Requirement -
Begin at the line containing "export DETAILED_ROUTE_END_ITERATION = 6" in the entries below and end at the line containing "set_load 0.01 [all_outputs]"; transcribe that range exactly and nothing outside it.

Stored data entries
---

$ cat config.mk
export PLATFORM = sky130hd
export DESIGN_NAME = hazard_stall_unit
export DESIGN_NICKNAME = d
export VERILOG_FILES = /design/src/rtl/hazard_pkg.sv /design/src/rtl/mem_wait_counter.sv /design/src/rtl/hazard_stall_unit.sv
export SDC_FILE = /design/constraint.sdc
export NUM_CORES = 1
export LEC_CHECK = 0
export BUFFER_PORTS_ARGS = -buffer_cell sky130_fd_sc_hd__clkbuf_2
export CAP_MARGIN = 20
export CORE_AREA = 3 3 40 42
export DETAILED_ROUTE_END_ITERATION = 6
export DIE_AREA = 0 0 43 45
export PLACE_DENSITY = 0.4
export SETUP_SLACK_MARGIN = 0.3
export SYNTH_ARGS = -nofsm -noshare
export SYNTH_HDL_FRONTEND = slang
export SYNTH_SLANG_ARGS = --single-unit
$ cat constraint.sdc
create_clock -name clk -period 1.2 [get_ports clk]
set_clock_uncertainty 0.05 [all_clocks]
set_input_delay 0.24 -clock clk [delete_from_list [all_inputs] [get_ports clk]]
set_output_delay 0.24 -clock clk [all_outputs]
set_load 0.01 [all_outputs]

---

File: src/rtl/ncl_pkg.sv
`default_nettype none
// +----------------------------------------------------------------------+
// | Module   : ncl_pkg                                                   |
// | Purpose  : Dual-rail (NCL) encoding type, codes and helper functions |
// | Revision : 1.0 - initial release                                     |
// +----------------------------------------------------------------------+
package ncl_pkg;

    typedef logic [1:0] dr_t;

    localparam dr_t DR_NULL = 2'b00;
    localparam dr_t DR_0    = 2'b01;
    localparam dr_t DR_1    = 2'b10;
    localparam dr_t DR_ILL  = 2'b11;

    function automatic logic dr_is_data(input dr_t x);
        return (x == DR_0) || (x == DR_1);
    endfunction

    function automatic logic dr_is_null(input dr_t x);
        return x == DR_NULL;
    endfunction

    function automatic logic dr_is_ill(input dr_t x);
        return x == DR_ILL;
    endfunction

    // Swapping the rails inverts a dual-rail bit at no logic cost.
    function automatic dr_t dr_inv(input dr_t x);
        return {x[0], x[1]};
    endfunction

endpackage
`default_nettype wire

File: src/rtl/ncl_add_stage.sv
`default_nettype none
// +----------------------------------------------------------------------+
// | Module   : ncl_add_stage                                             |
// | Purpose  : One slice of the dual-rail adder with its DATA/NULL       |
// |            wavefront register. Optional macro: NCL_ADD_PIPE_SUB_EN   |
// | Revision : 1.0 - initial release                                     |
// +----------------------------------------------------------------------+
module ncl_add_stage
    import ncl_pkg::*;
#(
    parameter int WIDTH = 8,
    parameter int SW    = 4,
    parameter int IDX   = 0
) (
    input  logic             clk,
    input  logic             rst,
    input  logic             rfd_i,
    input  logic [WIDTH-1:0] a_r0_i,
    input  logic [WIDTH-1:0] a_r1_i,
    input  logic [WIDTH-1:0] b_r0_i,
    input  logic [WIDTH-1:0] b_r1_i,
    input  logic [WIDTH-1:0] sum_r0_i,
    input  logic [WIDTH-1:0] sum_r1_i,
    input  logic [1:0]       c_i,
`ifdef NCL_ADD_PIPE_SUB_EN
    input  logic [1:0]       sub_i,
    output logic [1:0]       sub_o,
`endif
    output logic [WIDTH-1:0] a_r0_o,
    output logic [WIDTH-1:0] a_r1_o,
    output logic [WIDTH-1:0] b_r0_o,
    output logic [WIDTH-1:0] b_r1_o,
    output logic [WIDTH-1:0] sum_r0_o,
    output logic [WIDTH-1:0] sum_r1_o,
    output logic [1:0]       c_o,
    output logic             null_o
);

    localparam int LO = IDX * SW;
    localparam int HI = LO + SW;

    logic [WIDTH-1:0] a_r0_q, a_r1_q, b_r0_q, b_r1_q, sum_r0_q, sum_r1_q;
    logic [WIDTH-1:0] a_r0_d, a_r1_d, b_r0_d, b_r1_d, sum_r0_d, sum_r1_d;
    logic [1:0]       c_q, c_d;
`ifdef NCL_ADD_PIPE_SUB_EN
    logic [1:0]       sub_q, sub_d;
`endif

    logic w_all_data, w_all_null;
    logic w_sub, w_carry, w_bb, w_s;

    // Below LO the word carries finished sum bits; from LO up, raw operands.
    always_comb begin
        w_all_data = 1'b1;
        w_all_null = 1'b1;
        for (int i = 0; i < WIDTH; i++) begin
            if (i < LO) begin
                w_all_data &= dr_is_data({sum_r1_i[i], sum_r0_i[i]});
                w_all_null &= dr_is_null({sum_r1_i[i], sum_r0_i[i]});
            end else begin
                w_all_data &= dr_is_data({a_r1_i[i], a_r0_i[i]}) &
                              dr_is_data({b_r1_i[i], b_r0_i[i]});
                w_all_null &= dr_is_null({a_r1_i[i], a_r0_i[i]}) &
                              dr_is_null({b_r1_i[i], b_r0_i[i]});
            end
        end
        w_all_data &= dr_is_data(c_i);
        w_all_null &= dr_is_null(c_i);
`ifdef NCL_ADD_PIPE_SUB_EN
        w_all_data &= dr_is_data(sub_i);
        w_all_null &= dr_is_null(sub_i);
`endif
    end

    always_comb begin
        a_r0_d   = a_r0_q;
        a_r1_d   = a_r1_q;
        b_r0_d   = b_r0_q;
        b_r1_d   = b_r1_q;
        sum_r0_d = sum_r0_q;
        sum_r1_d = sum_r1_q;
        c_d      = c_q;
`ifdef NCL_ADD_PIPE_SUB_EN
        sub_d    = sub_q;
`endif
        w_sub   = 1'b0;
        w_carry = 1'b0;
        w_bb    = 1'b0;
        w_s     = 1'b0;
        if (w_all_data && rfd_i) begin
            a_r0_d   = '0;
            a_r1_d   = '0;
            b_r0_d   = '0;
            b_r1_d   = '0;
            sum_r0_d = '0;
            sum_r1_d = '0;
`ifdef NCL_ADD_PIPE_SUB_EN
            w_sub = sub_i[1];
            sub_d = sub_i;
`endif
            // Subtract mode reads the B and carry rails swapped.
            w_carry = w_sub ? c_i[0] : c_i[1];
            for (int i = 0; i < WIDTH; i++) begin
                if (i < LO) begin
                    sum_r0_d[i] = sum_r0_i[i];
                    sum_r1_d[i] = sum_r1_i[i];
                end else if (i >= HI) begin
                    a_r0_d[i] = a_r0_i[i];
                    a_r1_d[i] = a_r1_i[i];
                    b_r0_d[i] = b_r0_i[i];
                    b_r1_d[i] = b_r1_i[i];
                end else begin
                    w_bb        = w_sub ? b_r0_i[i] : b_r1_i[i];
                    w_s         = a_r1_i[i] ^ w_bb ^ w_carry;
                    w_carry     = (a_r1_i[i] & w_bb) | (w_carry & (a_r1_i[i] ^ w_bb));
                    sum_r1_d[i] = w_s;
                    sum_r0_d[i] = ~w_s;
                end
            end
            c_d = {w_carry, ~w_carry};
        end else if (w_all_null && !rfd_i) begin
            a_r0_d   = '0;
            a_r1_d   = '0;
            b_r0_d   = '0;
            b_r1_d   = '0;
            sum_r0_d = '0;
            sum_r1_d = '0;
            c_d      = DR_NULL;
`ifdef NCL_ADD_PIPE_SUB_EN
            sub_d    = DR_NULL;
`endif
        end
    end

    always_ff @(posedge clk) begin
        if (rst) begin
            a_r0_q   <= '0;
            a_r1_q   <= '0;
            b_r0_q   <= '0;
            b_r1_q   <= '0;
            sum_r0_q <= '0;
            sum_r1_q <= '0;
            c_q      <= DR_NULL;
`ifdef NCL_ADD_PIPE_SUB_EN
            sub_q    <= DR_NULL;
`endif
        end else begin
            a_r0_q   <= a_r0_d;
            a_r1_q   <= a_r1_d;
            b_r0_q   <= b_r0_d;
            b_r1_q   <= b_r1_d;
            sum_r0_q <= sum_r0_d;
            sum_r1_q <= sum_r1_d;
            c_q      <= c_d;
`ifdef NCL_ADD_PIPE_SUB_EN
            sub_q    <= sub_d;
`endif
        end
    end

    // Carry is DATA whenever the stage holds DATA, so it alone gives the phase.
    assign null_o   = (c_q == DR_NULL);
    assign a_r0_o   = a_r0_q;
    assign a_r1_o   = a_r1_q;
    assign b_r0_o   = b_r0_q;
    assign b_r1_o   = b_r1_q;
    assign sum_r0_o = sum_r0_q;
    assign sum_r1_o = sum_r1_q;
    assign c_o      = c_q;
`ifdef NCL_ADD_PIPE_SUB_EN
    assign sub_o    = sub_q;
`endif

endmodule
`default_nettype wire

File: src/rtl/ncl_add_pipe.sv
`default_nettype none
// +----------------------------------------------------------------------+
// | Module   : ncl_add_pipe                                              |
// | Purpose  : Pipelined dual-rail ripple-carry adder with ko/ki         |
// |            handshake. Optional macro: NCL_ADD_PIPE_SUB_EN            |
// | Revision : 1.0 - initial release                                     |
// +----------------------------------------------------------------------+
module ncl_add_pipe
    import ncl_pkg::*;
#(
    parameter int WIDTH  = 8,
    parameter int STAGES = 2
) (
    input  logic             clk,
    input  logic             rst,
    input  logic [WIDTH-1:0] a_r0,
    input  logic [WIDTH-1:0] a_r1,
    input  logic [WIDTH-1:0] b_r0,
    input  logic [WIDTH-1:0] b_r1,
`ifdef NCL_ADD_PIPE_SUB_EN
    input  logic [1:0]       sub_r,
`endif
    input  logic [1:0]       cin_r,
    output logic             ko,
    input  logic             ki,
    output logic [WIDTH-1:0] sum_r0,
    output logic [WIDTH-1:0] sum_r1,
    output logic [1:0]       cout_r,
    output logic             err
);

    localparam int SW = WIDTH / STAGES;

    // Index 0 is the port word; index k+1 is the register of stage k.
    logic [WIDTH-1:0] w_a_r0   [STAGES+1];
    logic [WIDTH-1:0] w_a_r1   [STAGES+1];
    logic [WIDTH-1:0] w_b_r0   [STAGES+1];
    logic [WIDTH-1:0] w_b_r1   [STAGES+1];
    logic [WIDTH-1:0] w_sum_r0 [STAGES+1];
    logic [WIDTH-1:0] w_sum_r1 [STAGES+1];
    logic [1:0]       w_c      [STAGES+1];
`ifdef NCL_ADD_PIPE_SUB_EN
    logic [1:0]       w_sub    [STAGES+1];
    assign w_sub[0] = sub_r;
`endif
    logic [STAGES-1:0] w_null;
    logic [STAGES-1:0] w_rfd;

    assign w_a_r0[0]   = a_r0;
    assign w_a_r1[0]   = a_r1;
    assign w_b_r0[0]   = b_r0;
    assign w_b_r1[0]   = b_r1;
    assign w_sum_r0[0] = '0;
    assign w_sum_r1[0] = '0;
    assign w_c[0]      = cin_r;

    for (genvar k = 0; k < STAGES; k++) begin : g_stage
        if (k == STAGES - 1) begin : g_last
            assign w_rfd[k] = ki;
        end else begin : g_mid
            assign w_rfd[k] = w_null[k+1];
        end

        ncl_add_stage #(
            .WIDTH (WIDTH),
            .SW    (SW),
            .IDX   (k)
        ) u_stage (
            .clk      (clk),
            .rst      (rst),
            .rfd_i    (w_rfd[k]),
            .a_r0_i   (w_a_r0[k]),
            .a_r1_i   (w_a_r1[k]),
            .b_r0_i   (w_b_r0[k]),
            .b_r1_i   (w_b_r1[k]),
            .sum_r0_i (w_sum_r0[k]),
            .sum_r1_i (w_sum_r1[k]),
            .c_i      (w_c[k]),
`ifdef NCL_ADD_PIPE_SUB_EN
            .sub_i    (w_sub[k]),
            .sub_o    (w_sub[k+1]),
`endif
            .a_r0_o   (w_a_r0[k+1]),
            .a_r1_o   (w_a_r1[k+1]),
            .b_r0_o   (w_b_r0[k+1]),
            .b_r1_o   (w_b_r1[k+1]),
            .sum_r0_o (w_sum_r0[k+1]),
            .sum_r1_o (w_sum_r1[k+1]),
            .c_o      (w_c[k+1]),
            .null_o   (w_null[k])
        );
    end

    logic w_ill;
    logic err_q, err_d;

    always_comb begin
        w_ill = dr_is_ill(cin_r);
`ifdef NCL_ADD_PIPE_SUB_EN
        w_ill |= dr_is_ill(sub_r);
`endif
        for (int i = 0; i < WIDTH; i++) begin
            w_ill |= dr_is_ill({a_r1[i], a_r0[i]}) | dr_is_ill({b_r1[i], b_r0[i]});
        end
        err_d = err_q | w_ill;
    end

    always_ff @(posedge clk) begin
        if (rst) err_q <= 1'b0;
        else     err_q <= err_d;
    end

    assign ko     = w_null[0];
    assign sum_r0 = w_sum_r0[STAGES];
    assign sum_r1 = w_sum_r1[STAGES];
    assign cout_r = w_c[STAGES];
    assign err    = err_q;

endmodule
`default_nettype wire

---

Answer -
export DETAILED_ROUTE_END_ITERATION = 6
export DIE_AREA = 0 0 43 45
export PLACE_DENSITY = 0.4
export SETUP_SLACK_MARGIN = 0.3
export SYNTH_ARGS = -nofsm -noshare
export SYNTH_HDL_FRONTEND = slang
export SYNTH_SLANG_ARGS = --single-unit
$ cat constraint.sdc
create_clock -name clk -period 1.2 [get_ports clk]
set_clock_uncertainty 0.05 [all_clocks]
set_input_delay 0.24 -clock clk [delete_from_list [all_inputs] [get_ports clk]]
set_output_delay 0.24 -clock clk [all_outputs]
set_load 0.01 [all_outputs]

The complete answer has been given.